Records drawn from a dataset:
==> config.mk <==
export PLATFORM = sky130hd
export DESIGN_NAME = hci_uart_xport
export DESIGN_NICKNAME = d
export VERILOG_FILES = /design/src/rtl/hci_uart_pkg.sv /design/src/rtl/hci_byte_fifo.sv /design/src/rtl/hci_baud_ctl.sv /design/src/rtl/hci_uart_tx.sv /design/src/rtl/hci_uart_rx.sv /design/src/rtl/hci_uart_xport.sv
export SDC_FILE = /design/constraint.sdc
export NUM_CORES = 1
export LEC_CHECK = 0
export BUFFER_PORTS_ARGS = -buffer_cell sky130_fd_sc_hd__buf_4
export CAP_MARGIN = 10
export CORE_MARGIN = 2
export CORE_UTILIZATION = 40
export CTS_BUF_LIST = sky130_fd_sc_hd__clkbuf_16
export CTS_CLUSTER_DIAMETER = 30
export DETAILED_ROUTE_END_ITERATION = 10
export SYNTH_ARGS = -nofsm -noshare
export SYNTH_HDL_FRONTEND = slang
export SYNTH_SLANG_ARGS = --single-unit
==> constraint.sdc <==
create_clock -name clk -period 13 [get_ports clk]
set_clock_uncertainty 0.05 [all_clocks]
set_input_delay 1.3 -clock clk [delete_from_list [all_inputs] [get_ports clk]]
set_output_delay 1.3 -clock clk [all_outputs]
set_load 0.01 [all_outputs]
==> src/rtl/hci_uart_pkg.sv <==
package hci_uart_pkg;

    localparam int BYTE_W = 8;
    localparam int OVS    = 16;
    localparam int MID    = 8;
    localparam int ERR_W  = 6;

    localparam int ERR_BREAK = 0;
    localparam int ERR_IDLE  = 1;
    localparam int ERR_FRAME = 2;
    localparam int ERR_OVFL  = 3;
    localparam int ERR_PAR   = 4;
    localparam int ERR_UNDF  = 5;

    typedef enum logic [1:0] {
        PAR_NONE = 2'd0,
        PAR_EVEN = 2'd1,
        PAR_ODD  = 2'd2,
        PAR_RSVD = 2'd3
    } par_mode_e;

    typedef enum logic [2:0] {
        RX_IDLE,
        RX_START,
        RX_DATA,
        RX_PAR,
        RX_STOP,
        RX_WAIT_HI
    } rx_state_e;

    typedef enum logic {
        TX_IDLE,
        TX_SHIFT
    } tx_state_e;

    typedef struct packed {
        logic brk;
        logic idle;
        logic frame;
        logic par;
    } rx_evt_t;

    function automatic logic maj3(input logic a, input logic b, input logic c);
        return (a & b) | (a & c) | (b & c);
    endfunction

    function automatic logic par_on(input logic [1:0] mode);
        return (mode == PAR_EVEN) || (mode == PAR_ODD);
    endfunction

    function automatic logic par_bit(input logic [BYTE_W-1:0] d, input logic [1:0] mode);
        return (^d) ^ (mode == PAR_ODD);
    endfunction

    // oversample ticks in one whole frame
    function automatic logic [8:0] frame_ticks(input logic [1:0] mode);
        return par_on(mode) ? 9'(11 * OVS) : 9'(10 * OVS);
    endfunction

endpackage

==> src/rtl/hci_byte_fifo.sv <==
module hci_byte_fifo #(
    parameter int W     = 8,
    parameter int DEPTH = 16,
    localparam int AW   = $clog2(DEPTH),
    localparam int LW   = $clog2(DEPTH + 1)
) (
    input  logic          clk,
    input  logic          rst,
    input  logic          push,
    input  logic [W-1:0]  din,
    input  logic          pop,
    output logic [W-1:0]  dout,
    output logic          empty,
    output logic          full,
    output logic [LW-1:0] level
);

    logic [W-1:0]  mem [DEPTH];
    logic [AW-1:0] wp, rp;
    logic [LW-1:0] cnt;
    logic          do_push, do_pop;

    function automatic logic [AW-1:0] nxt(input logic [AW-1:0] p);
        return (p == AW'(DEPTH - 1)) ? '0 : p + 1'b1;
    endfunction

    assign full    = (cnt == LW'(DEPTH));
    assign empty   = (cnt == '0);
    assign do_push = push && !full;
    assign do_pop  = pop && !empty;
    assign dout    = mem[rp];
    assign level   = cnt;

    always_ff @(posedge clk) begin
        if (do_push) mem[wp] <= din;
    end

    always_ff @(posedge clk) begin
        if (rst) begin
            wp  <= '0;
            rp  <= '0;
            cnt <= '0;
        end else begin
            if (do_push) wp <= nxt(wp);
            if (do_pop)  rp <= nxt(rp);
            cnt <= cnt + LW'(do_push) - LW'(do_pop);
        end
    end

endmodule

==> src/rtl/hci_baud_ctl.sv <==
module hci_baud_ctl #(
    parameter int DIV_W   = 16,
    parameter int DEF_DIV = 26,
    parameter int MIN_DIV = 1
) (
    input  logic             clk,
    input  logic             rst,
    input  logic [DIV_W-1:0] div_req,
    input  logic             div_load,
    input  logic             drained,
    output logic             tick,
    output logic [DIV_W-1:0] div_active
);

    logic [DIV_W-1:0] div_q, pend_div_q, cnt_q;
    logic             pend_q, apply;

    function automatic logic [DIV_W-1:0] clamp_div(input logic [DIV_W-1:0] r);
        if (r < DIV_W'(MIN_DIV)) return DIV_W'(MIN_DIV);
        if (r > DIV_W'(DEF_DIV)) return DIV_W'(DEF_DIV);
        return r;
    endfunction

    assign apply      = pend_q && drained;
    assign tick       = (cnt_q == div_q - 1'b1);
    assign div_active = div_q;

    always_ff @(posedge clk) begin
        if (rst) begin
            div_q      <= DIV_W'(DEF_DIV);
            pend_div_q <= DIV_W'(DEF_DIV);
            pend_q     <= 1'b0;
            cnt_q      <= '0;
        end else begin
            if (div_load) begin
                pend_q     <= 1'b1;
                pend_div_q <= clamp_div(div_req);
            end else if (apply) begin
                pend_q <= 1'b0;
            end
            if (apply) div_q <= pend_div_q;
            cnt_q <= (apply || tick) ? '0 : cnt_q + 1'b1;
        end
    end

endmodule

==> src/rtl/hci_uart_tx.sv <==
module hci_uart_tx
    import hci_uart_pkg::*;
(
    input  logic              clk,
    input  logic              rst,
    input  logic              tick,
    input  logic [1:0]        cfg_par,
    input  logic              cts_stop,
    input  logic              msg_active,
    input  logic              fifo_empty,
    input  logic [BYTE_W-1:0] fifo_data,
    output logic              fifo_pop,
    output logic              txd,
    output logic              busy,
    output logic              underflow
);

    tx_state_e   state;
    logic [10:0] sh;
    logic [3:0]  left;
    logic [3:0]  sub;

    assign fifo_pop = (state == TX_IDLE) && tick && !fifo_empty && !cts_stop;
    assign busy     = (state == TX_SHIFT);
    assign txd      = busy ? sh[0] : 1'b1;

    always_ff @(posedge clk) begin
        if (rst) begin
            state     <= TX_IDLE;
            sh        <= '1;
            left      <= '0;
            sub       <= '0;
            underflow <= 1'b0;
        end else begin
            underflow <= 1'b0;
            case (state)
                TX_IDLE: begin
                    if (fifo_pop) begin
                        sh    <= par_on(cfg_par) ? {1'b1, par_bit(fifo_data, cfg_par), fifo_data, 1'b0}
                                                 : {2'b11, fifo_data, 1'b0};
                        left  <= par_on(cfg_par) ? 4'd11 : 4'd10;
                        sub   <= '0;
                        state <= TX_SHIFT;
                    end
                end
                TX_SHIFT: begin
                    if (tick) begin
                        sub <= sub + 1'b1;
                        if (sub == 4'(OVS - 1)) begin
                            sh   <= {1'b1, sh[10:1]};
                            left <= left - 1'b1;
                            if (left == 4'd1) begin
                                state     <= TX_IDLE;
                                underflow <= msg_active && fifo_empty;
                            end
                        end
                    end
                end
                default: state <= TX_IDLE;
            endcase
        end
    end

endmodule

==> src/rtl/hci_uart_rx.sv <==
module hci_uart_rx
    import hci_uart_pkg::*;
(
    input  logic              clk,
    input  logic              rst,
    input  logic              tick,
    input  logic              rxd,
    input  logic [1:0]        cfg_par,
    output logic              push,
    output logic [BYTE_W-1:0] data,
    output rx_evt_t           evt
);

    rx_state_e         state;
    logic [3:0]        sub;
    logic [2:0]        bitn;
    logic [1:0]        samp;
    logic [BYTE_W-1:0] shreg;
    logic              parv;
    logic [8:0]        lowcnt, hicnt;
    logic              armed;
    logic              vote, mid, last;
    logic [8:0]        ftick;

    assign vote  = maj3(samp[1], samp[0], rxd);
    assign mid   = tick && (sub == 4'(MID));
    assign last  = tick && (sub == 4'(OVS - 1));
    assign ftick = frame_ticks(cfg_par);
    assign data  = shreg;

    always_ff @(posedge clk) begin
        if (rst) begin
            state  <= RX_IDLE;
            sub    <= '0;
            bitn   <= '0;
            samp   <= 2'b11;
            shreg  <= '0;
            parv   <= 1'b0;
            lowcnt <= '0;
            hicnt  <= '0;
            armed  <= 1'b0;
            push   <= 1'b0;
            evt    <= '0;
        end else begin
            push <= 1'b0;
            evt  <= '0;
            if (tick) samp <= {samp[0], rxd};

            // line held low beyond one frame
            if (rxd) begin
                lowcnt <= '0;
            end else if (tick && lowcnt != '1) begin
                lowcnt <= lowcnt + 1'b1;
                if (lowcnt == ftick) evt.brk <= 1'b1;
            end

            // line quiet for one frame after a completed frame
            if (!rxd) begin
                hicnt <= '0;
            end else if (tick && armed) begin
                if (hicnt == ftick - 1'b1) begin
                    evt.idle <= 1'b1;
                    armed    <= 1'b0;
                    hicnt    <= '0;
                end else begin
                    hicnt <= hicnt + 1'b1;
                end
            end

            case (state)
                RX_IDLE: begin
                    if (!rxd) begin
                        state <= RX_START;
                        sub   <= '0;
                    end
                end
                RX_START: begin
                    if (tick) sub <= sub + 1'b1;
                    if (mid && vote) begin
                        state <= RX_IDLE;
                    end else if (last) begin
                        state <= RX_DATA;
                        bitn  <= '0;
                    end
                end
                RX_DATA: begin
                    if (tick) sub <= sub + 1'b1;
                    if (mid) shreg <= {vote, shreg[BYTE_W-1:1]};
                    if (last) begin
                        bitn <= bitn + 1'b1;
                        if (bitn == 3'd7) state <= par_on(cfg_par) ? RX_PAR : RX_STOP;
                    end
                end
                RX_PAR: begin
                    if (tick) sub <= sub + 1'b1;
                    if (mid)  parv <= vote;
                    if (last) state <= RX_STOP;
                end
                RX_STOP: begin
                    if (tick) sub <= sub + 1'b1;
                    if (mid) begin
                        if (!vote) begin
                            evt.frame <= 1'b1;
                            state     <= RX_WAIT_HI;
                        end else begin
                            armed <= 1'b1;
                            hicnt <= '0;
                            state <= RX_IDLE;
                            if (par_on(cfg_par) && (parv != par_bit(shreg, cfg_par)))
                                evt.par <= 1'b1;
                            else
                                push <= 1'b1;
                        end
                    end
                end
                RX_WAIT_HI: begin
                    if (rxd) state <= RX_IDLE;
                end
                default: state <= RX_IDLE;
            endcase
        end
    end

endmodule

Task instructions: Copy out each line of the data that holds the string "hicnt".

Expected answer:
    logic [8:0]        lowcnt, hicnt;
            hicnt  <= '0;
                hicnt <= '0;
                if (hicnt == ftick - 1'b1) begin
                    hicnt    <= '0;
                    hicnt <= hicnt + 1'b1;
                            hicnt <= '0;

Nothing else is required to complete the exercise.